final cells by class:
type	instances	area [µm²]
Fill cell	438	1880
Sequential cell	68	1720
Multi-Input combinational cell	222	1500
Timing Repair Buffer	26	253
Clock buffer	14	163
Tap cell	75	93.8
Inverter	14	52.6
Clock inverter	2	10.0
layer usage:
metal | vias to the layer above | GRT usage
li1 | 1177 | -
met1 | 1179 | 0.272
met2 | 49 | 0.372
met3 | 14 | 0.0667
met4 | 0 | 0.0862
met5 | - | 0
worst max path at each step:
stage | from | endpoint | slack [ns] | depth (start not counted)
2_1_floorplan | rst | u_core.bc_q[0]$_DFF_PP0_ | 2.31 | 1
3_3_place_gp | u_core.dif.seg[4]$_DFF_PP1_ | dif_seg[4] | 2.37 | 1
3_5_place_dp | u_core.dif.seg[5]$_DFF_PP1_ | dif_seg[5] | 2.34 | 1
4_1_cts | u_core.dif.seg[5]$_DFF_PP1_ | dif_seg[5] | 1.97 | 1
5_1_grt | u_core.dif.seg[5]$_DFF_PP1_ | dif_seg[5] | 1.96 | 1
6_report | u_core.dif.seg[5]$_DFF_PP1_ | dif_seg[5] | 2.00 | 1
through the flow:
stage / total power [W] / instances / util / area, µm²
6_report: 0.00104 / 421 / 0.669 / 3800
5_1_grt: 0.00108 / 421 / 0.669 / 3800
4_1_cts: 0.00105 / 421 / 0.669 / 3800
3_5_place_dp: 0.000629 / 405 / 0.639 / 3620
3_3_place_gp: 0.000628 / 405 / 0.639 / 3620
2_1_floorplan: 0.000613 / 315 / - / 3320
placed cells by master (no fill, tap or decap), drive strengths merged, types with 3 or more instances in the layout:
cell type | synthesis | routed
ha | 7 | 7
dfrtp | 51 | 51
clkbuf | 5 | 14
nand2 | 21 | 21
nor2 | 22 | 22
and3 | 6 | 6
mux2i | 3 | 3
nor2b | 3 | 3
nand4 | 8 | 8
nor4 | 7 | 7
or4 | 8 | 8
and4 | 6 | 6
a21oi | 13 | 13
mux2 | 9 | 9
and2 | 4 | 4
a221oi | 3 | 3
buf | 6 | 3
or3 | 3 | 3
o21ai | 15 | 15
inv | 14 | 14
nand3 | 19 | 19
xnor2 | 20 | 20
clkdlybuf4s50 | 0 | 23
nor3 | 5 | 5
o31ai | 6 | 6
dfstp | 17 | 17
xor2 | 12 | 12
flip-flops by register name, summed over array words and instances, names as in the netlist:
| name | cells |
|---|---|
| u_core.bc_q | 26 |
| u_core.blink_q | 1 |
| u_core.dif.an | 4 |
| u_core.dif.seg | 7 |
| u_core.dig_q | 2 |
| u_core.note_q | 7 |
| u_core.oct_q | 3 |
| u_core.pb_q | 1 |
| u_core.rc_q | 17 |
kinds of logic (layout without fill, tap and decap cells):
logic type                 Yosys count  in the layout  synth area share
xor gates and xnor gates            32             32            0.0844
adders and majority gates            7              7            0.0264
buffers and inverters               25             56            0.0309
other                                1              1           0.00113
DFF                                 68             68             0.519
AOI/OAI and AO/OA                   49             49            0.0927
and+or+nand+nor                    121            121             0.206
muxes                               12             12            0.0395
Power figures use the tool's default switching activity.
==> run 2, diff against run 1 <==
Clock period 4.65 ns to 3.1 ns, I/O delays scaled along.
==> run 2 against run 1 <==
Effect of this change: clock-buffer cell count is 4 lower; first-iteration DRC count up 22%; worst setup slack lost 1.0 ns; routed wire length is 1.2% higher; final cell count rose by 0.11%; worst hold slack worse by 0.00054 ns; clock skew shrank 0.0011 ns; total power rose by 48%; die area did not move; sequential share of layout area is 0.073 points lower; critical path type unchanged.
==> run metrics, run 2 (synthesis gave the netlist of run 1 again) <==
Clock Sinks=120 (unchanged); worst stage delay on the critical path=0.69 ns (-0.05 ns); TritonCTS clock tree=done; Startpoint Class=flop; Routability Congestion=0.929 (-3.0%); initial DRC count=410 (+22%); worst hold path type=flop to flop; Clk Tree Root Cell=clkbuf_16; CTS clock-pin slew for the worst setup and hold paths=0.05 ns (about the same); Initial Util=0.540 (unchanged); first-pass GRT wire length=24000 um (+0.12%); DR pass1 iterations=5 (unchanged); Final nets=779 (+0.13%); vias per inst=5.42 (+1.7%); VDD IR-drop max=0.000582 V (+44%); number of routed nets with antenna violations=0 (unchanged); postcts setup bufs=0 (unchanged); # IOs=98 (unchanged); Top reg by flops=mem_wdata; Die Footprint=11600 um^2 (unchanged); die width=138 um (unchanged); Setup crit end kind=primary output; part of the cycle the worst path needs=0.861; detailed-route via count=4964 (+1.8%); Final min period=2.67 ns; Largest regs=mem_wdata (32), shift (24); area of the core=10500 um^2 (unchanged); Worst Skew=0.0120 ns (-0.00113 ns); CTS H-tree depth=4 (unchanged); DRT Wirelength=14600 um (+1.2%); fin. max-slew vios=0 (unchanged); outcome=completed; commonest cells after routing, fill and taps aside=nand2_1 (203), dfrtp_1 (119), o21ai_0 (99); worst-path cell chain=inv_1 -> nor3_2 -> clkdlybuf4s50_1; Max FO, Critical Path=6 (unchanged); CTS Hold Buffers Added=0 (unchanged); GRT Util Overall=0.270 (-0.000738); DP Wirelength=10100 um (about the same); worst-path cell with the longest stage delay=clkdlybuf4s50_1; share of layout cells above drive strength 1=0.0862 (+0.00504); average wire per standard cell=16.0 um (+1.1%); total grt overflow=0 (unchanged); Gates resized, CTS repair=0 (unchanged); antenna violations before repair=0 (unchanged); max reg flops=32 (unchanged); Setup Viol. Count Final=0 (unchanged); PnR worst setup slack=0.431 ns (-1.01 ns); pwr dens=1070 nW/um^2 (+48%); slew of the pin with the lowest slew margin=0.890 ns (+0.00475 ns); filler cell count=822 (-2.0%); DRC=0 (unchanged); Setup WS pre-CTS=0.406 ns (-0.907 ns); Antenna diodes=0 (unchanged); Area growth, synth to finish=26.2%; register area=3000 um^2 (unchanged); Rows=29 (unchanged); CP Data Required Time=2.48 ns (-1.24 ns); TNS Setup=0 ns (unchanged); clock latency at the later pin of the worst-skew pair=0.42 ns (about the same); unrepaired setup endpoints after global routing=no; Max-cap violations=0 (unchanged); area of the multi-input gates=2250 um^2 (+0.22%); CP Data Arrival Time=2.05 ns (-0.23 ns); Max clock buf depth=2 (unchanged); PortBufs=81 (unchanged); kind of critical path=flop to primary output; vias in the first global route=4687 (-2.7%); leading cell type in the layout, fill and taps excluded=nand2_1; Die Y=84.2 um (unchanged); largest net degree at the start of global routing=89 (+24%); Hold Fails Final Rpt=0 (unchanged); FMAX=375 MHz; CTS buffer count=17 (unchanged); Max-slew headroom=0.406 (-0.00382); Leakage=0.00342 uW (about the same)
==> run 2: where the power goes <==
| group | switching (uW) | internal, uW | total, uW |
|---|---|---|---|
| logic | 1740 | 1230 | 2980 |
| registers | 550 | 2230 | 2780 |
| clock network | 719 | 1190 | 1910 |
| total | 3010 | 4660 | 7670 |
$ cat src/rtl/mem_bus_arbiter.sv
// Arbitrates the single byte-wide RAM/IO port between ICache and the LSB and
// serialises each granted 1/2/4-byte access into per-byte bus cycles.
//   clk, rst : clock, asynchronous active-low reset
//   rdy      : pipeline pause, all state frozen while low
//   flush    : branch mispredict, aborts any read in flight
//   bus      : requester handshakes and memory pins (mem_arb_if.slave)
// Reads have a two-cycle address-to-capture latency (synchronous RAM), so an
// issue pointer runs ahead of a capture pointer. Writes stall on a full UART
// when the byte address falls in IO space.
module mem_bus_arbiter
  import mem_arb_pkg::*;
#(
  parameter logic [1:0] IO_MASK = MEM_IO_MASK
) (
  input  logic     clk,
  input  logic     rst,
  input  logic     rdy,
  input  logic     flush,
  mem_arb_if.slave bus
);

  state_e      state_q;
  req_id_e     id_q;
  logic [31:0] addr_q;
  logic [31:0] wdata_q;
  logic [31:0] data_q;
  logic [2:0]  n_q;
  logic [2:0]  iss_q;       // next read byte to put on the bus
  logic [2:0]  cap_q;       // next read byte to capture; byte index in WRITE
  logic        issued_q;    // mem_a holds a read address this cycle
  logic        pend_q;      // mem_din carries a requested byte this cycle
  logic        paused_q;    // previous edge was frozen by rdy

  logic [31:0] mem_a_q;
  logic [7:0]  mem_dout_q;
  logic        mem_wr_q;
  logic        ic_done_q;
  logic        ls_done_q;
  logic [31:0] ic_data_q;
  logic [31:0] ls_rdata_q;

  function automatic logic io_blocked(input logic [31:0] a, input logic full);
    return (a[17:16] == IO_MASK) && full;
  endfunction

  // A request still held during its done cycle must not be re-granted, so
  // arbitration waits out any done pulse.
  logic    grant_en;
  logic    gnt_valid;
  req_id_e gnt_id;

  assign grant_en = rdy && !flush && (state_q == ST_IDLE) && !ic_done_q && !ls_done_q;

  rr_arbiter2 u_rr (
    .clk         (clk),
    .rst         (rst),
    .en_i        (grant_en),
    .req_ic_i    (bus.ic_req),
    .req_ls_i    (bus.ls_req),
    .gnt_valid_o (gnt_valid),
    .gnt_id_o    (gnt_id)
  );

  logic [31:0] g_addr_d;
  logic [2:0]  g_n_d;
  logic        g_we_d;

  always_comb begin
    g_addr_d = bus.ic_addr;
    g_n_d    = IC_BYTES;
    g_we_d   = 1'b0;
    if (gnt_id == REQ_LSB) begin
      g_addr_d = bus.ls_addr;
      g_n_d    = size_to_bytes(bus.ls_size);
      g_we_d   = bus.ls_we;
    end
  end

  // Assembled read word with the byte on mem_din dropped into its lane.
  logic [31:0] data_d;

  always_comb begin
    data_d = data_q;
    data_d[{cap_q[1:0], 3'b000} +: 8] = bus.mem_din;
  end

  // Next write byte: advance only once the current byte actually went out.
  logic [2:0]  wk_d;
  logic [31:0] wr_addr_d;
  logic [7:0]  wr_byte_d;

  always_comb begin
    wk_d      = mem_wr_q ? cap_q + 3'd1 : cap_q;
    wr_addr_d = addr_q + {29'd0, wk_d};
    wr_byte_d = byte_sel(wdata_q, wk_d[1:0]);
  end

  always_ff @(posedge clk or negedge rst) begin
    if (!rst) begin
      state_q    <= ST_IDLE;
      id_q       <= REQ_IC;
      addr_q     <= '0;
      wdata_q    <= '0;
      data_q     <= '0;
      n_q        <= '0;
      iss_q      <= '0;
      cap_q      <= '0;
      issued_q   <= 1'b0;
      pend_q     <= 1'b0;
      paused_q   <= 1'b0;
      mem_a_q    <= '0;
      mem_dout_q <= '0;
      mem_wr_q   <= 1'b0;
      ic_done_q  <= 1'b0;
      ls_done_q  <= 1'b0;
      ic_data_q  <= '0;
      ls_rdata_q <= '0;
    end else if (!rdy) begin
      paused_q <= 1'b1;
    end else begin
      paused_q  <= 1'b0;
      ic_done_q <= 1'b0;
      ls_done_q <= 1'b0;

      case (state_q)
        ST_IDLE: begin
          if (gnt_valid) begin
            id_q    <= gnt_id;
            addr_q  <= g_addr_d;
            n_q     <= g_n_d;
            wdata_q <= bus.ls_wdata;
            data_q  <= '0;
            cap_q   <= '0;
            mem_a_q <= g_addr_d;
            if (g_we_d) begin
              state_q    <= ST_WRITE;
              mem_dout_q <= bus.ls_wdata[7:0];
              mem_wr_q   <= !io_blocked(g_addr_d, bus.io_buffer_full);
            end else begin
              state_q  <= ST_READ;
              iss_q    <= 3'd1;
              issued_q <= 1'b1;
              pend_q   <= 1'b0;
            end
          end
        end

        ST_READ: begin
          if (flush) begin
            state_q  <= ST_IDLE;
            mem_a_q  <= '0;
            issued_q <= 1'b0;
            pend_q   <= 1'b0;
          end else if (paused_q) begin
            // The RAM kept running during the pause, so anything in flight is
            // stale: restart issue from the first uncaptured byte.
            mem_a_q  <= addr_q + {29'd0, cap_q};
            iss_q    <= cap_q + 3'd1;
            issued_q <= 1'b1;
            pend_q   <= 1'b0;
          end else begin
            pend_q <= issued_q;
            if (iss_q < n_q) begin
              mem_a_q  <= addr_q + {29'd0, iss_q};
              iss_q    <= iss_q + 3'd1;
              issued_q <= 1'b1;
            end else begin
              issued_q <= 1'b0;
            end
            if (pend_q) begin
              data_q <= data_d;
              cap_q  <= cap_q + 3'd1;
              if (cap_q + 3'd1 == n_q) begin
                state_q  <= ST_IDLE;
                mem_a_q  <= '0;
                issued_q <= 1'b0;
                pend_q   <= 1'b0;
                if (id_q == REQ_IC) begin
                  ic_done_q <= 1'b1;
                  ic_data_q <= data_d;
                end else begin
                  ls_done_q  <= 1'b1;
                  ls_rdata_q <= data_d;
                end
              end
            end
          end
        end

        ST_WRITE: begin
          // Stores are committed state: flush never aborts them.
          if (mem_wr_q && (cap_q + 3'd1 == n_q)) begin
            state_q   <= ST_IDLE;
            mem_a_q   <= '0;
            mem_wr_q  <= 1'b0;
            ls_done_q <= 1'b1;
          end else begin
            cap_q      <= wk_d;
            mem_a_q    <= wr_addr_d;
            mem_dout_q <= wr_byte_d;
            mem_wr_q   <= !io_blocked(wr_addr_d, bus.io_buffer_full);
          end
        end

        default: state_q <= ST_IDLE;
      endcase
    end
  end

  assign bus.mem_a    = mem_a_q;
  assign bus.mem_dout = mem_dout_q;
  assign bus.mem_wr   = mem_wr_q && rdy;
  assign bus.ic_done  = ic_done_q;
  assign bus.ic_data  = ic_data_q;
  assign bus.ls_done  = ls_done_q;
  assign bus.ls_rdata = ls_rdata_q;

endmodule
------------
== Work to be completed ==
Using the entries above, give back exactly the line containing "u_core.dif.seg | 7 |", the line containing "run 2 against", and every line between them, and nothing else.

== Result for this task ==
| u_core.dif.seg | 7 |
| u_core.dig_q | 2 |
| u_core.note_q | 7 |
| u_core.oct_q | 3 |
| u_core.pb_q | 1 |
| u_core.rc_q | 17 |
kinds of logic (layout without fill, tap and decap cells):
logic type                 Yosys count  in the layout  synth area share
xor gates and xnor gates            32             32            0.0844
adders and majority gates            7              7            0.0264
buffers and inverters               25             56            0.0309
other                                1              1           0.00113
DFF                                 68             68             0.519
AOI/OAI and AO/OA                   49             49            0.0927
and+or+nand+nor                    121            121             0.206
muxes                               12             12            0.0395
Power figures use the tool's default switching activity.
==> run 2, diff against run 1 <==
Clock period 4.65 ns to 3.1 ns, I/O delays scaled along.
==> run 2 against run 1 <==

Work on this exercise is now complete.